In the records below, find the line that contains "state and a" and the line that contains "channel (loads only)". Set down exactly those lines and every line between them, and nothing more.
DATA FOR THE TASK START
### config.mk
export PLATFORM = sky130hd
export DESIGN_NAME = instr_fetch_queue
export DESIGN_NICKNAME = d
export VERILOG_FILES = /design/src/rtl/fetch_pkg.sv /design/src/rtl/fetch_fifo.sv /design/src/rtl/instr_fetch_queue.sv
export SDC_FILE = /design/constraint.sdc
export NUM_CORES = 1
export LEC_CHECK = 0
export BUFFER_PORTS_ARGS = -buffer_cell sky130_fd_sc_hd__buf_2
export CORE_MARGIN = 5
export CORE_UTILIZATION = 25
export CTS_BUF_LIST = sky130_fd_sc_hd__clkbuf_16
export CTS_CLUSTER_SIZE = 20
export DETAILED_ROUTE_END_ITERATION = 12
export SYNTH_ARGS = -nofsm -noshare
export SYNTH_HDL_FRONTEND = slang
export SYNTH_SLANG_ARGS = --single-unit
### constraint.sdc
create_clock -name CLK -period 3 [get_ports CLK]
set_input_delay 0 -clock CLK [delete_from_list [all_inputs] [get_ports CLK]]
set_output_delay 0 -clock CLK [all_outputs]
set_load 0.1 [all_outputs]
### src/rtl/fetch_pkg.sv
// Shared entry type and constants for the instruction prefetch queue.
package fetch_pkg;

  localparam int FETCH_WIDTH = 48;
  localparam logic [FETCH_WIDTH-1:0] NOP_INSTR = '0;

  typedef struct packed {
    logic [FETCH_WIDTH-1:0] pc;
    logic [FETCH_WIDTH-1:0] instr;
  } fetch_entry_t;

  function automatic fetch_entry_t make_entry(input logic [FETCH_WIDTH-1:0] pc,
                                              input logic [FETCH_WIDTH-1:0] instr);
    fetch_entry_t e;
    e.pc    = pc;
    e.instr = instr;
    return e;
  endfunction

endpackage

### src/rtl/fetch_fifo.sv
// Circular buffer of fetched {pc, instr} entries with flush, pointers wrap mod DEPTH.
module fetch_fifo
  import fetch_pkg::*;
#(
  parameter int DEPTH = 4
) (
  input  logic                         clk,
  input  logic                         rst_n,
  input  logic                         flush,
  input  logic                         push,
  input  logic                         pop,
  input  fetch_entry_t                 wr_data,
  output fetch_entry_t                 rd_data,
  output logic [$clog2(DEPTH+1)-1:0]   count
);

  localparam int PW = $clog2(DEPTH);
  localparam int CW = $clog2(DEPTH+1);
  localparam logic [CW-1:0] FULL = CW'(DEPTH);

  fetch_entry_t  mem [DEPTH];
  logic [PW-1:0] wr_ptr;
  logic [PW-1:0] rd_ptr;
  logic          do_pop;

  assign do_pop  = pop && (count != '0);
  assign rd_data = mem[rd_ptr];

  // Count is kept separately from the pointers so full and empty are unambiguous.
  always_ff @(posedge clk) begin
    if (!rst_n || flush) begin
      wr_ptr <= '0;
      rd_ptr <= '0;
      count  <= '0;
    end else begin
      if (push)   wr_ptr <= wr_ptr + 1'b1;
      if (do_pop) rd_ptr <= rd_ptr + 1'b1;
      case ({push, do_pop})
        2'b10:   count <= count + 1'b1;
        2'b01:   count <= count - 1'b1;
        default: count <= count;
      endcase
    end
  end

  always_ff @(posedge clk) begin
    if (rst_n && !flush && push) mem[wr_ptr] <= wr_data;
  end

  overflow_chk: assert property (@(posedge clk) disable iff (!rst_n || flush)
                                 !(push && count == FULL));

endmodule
DATA FOR THE TASK END
DATA FOR THE TASK START
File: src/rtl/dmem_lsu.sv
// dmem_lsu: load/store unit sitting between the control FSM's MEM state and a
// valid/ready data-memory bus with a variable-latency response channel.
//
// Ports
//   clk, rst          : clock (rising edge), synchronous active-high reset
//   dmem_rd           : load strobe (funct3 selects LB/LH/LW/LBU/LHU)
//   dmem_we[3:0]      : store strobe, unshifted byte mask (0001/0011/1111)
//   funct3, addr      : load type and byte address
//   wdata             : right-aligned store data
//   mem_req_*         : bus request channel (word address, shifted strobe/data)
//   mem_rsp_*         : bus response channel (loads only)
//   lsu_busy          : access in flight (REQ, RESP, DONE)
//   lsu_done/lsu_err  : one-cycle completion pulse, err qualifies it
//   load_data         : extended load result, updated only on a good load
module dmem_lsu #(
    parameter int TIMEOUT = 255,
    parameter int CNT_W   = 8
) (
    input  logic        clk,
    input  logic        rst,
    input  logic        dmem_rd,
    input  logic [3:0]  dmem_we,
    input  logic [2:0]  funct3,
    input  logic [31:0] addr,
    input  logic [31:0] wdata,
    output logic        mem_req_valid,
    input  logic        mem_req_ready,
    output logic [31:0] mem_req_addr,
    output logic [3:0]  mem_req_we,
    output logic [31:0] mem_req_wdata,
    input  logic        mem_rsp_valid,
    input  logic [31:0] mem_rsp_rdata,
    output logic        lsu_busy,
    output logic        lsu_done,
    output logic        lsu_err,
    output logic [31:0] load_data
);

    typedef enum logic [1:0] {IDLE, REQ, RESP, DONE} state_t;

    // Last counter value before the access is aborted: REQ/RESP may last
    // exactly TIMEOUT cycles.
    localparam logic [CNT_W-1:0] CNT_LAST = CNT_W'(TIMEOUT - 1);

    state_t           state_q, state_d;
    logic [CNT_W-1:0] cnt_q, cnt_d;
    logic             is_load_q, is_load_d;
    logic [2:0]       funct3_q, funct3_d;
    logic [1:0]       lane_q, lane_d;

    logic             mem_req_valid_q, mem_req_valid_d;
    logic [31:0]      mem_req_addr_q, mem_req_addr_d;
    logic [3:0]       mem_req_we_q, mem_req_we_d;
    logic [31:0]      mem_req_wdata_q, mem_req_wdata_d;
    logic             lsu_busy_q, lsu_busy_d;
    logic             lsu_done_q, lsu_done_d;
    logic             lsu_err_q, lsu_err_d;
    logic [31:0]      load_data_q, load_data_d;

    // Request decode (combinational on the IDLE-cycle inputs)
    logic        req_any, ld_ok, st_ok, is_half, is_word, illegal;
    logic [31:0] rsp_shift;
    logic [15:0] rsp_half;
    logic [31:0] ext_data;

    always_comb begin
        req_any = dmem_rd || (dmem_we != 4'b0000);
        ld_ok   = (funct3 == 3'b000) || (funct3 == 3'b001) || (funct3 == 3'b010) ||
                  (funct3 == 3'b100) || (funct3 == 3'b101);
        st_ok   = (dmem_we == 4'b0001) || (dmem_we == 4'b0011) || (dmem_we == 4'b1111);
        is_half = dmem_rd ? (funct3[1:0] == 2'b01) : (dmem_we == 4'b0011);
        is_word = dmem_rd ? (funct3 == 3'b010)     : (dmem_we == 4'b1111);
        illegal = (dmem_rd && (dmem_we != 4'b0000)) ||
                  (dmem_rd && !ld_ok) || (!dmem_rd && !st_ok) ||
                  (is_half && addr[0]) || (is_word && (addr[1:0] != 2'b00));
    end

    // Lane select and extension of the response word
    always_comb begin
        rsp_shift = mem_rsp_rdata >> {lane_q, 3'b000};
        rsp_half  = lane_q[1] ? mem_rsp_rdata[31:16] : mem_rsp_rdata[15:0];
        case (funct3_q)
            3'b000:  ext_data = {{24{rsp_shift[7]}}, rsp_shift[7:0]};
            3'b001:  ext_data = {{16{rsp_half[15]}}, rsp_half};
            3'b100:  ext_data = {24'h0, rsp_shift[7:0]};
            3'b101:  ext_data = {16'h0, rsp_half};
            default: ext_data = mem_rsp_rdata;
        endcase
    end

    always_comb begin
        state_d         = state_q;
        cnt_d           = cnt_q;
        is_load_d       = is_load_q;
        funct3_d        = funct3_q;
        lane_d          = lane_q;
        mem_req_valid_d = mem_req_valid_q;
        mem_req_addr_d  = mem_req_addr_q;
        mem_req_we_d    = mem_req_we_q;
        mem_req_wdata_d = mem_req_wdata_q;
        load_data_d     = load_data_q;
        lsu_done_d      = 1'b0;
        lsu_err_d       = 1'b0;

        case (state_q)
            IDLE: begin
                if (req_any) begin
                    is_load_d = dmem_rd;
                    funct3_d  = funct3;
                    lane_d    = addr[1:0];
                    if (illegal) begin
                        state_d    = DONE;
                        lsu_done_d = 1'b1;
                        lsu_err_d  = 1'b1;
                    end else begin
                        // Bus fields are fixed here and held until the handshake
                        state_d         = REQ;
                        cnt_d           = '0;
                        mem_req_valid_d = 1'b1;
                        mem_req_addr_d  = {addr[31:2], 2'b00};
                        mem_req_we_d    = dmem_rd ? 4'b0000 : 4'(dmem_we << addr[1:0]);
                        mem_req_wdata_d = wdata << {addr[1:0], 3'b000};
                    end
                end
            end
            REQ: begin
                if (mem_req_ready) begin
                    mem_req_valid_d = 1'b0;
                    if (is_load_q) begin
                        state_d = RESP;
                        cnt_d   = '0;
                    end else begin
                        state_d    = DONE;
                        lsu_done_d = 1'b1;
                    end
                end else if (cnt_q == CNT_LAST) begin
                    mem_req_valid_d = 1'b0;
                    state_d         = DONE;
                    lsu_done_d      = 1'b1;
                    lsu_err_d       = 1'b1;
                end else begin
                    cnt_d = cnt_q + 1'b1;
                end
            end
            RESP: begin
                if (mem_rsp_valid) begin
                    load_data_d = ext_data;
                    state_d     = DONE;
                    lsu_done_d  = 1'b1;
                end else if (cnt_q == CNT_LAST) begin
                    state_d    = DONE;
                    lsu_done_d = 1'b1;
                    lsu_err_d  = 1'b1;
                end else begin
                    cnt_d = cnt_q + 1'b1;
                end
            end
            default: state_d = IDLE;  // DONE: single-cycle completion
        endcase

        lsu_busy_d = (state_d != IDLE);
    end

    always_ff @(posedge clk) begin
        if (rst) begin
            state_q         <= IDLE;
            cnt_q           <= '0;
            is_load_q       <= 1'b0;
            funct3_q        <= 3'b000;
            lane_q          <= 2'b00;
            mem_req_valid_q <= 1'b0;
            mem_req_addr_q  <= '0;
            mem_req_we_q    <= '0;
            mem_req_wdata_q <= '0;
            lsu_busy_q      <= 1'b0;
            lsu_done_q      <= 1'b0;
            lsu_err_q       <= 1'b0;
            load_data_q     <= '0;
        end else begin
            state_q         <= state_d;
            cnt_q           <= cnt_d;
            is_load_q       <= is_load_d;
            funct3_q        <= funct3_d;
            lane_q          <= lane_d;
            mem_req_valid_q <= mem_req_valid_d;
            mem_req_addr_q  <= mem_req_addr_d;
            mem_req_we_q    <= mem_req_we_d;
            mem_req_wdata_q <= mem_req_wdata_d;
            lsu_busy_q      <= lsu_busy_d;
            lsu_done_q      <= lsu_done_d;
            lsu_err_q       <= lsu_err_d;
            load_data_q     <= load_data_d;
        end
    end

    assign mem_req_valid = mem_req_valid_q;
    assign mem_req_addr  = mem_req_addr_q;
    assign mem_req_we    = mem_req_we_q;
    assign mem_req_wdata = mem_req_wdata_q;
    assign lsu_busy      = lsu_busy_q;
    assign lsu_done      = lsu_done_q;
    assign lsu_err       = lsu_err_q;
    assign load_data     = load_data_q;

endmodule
DATA FOR THE TASK END
DATA FOR THE TASK START
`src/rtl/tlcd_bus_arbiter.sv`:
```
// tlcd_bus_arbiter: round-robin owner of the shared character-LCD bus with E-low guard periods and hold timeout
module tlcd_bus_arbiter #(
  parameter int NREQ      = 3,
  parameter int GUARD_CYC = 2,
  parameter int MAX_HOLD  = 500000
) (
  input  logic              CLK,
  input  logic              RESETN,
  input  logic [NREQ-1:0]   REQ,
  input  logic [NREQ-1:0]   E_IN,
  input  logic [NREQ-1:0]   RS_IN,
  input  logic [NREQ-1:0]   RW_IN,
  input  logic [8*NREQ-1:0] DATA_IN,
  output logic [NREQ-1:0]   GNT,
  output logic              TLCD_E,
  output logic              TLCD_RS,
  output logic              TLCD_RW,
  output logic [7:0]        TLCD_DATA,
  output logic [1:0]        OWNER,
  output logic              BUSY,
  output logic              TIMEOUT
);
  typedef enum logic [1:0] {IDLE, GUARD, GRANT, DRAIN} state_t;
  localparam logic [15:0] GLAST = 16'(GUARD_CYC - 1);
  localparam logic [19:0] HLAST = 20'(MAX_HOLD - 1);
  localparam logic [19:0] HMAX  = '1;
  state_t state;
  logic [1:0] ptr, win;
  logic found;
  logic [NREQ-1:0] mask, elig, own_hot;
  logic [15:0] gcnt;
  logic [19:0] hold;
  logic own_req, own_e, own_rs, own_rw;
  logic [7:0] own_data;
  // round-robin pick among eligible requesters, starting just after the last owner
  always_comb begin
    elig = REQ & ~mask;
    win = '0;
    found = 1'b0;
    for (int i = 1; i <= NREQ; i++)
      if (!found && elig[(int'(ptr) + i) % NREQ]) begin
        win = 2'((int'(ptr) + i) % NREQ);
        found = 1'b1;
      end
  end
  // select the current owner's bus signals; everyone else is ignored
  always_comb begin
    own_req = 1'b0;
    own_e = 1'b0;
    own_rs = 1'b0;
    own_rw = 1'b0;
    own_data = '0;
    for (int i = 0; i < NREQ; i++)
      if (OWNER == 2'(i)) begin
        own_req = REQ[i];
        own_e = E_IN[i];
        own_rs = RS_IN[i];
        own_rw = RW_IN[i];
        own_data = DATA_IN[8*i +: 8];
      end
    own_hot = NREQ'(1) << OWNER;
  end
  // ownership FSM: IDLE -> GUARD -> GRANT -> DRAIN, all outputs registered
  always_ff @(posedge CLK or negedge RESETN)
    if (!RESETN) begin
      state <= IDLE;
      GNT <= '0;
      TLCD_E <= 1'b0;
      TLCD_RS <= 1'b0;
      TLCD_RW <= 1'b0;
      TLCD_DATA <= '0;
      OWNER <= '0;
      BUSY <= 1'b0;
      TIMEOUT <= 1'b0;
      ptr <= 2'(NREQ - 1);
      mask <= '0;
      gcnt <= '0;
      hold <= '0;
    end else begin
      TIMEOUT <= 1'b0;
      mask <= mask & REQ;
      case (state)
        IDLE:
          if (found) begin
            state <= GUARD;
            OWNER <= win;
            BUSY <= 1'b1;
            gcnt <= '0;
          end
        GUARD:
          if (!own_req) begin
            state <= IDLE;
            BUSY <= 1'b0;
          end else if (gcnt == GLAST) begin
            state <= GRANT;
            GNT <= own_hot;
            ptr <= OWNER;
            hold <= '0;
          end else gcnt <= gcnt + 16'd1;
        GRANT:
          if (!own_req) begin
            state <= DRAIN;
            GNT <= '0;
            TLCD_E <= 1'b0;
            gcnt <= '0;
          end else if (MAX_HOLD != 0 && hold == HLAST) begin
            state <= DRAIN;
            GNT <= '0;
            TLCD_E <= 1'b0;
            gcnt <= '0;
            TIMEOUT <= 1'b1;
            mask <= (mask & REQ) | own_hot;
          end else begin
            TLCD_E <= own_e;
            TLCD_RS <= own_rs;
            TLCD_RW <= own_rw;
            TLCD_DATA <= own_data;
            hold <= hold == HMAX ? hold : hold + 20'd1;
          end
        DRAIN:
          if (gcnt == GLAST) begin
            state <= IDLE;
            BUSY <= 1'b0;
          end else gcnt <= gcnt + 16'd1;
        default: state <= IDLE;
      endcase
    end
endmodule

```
DATA FOR THE TASK END
YOUR RESPONSE →
// dmem_lsu: load/store unit sitting between the control FSM's MEM state and a
// valid/ready data-memory bus with a variable-latency response channel.
//
// Ports
//   clk, rst          : clock (rising edge), synchronous active-high reset
//   dmem_rd           : load strobe (funct3 selects LB/LH/LW/LBU/LHU)
//   dmem_we[3:0]      : store strobe, unshifted byte mask (0001/0011/1111)
//   funct3, addr      : load type and byte address
//   wdata             : right-aligned store data
//   mem_req_*         : bus request channel (word address, shifted strobe/data)
//   mem_rsp_*         : bus response channel (loads only)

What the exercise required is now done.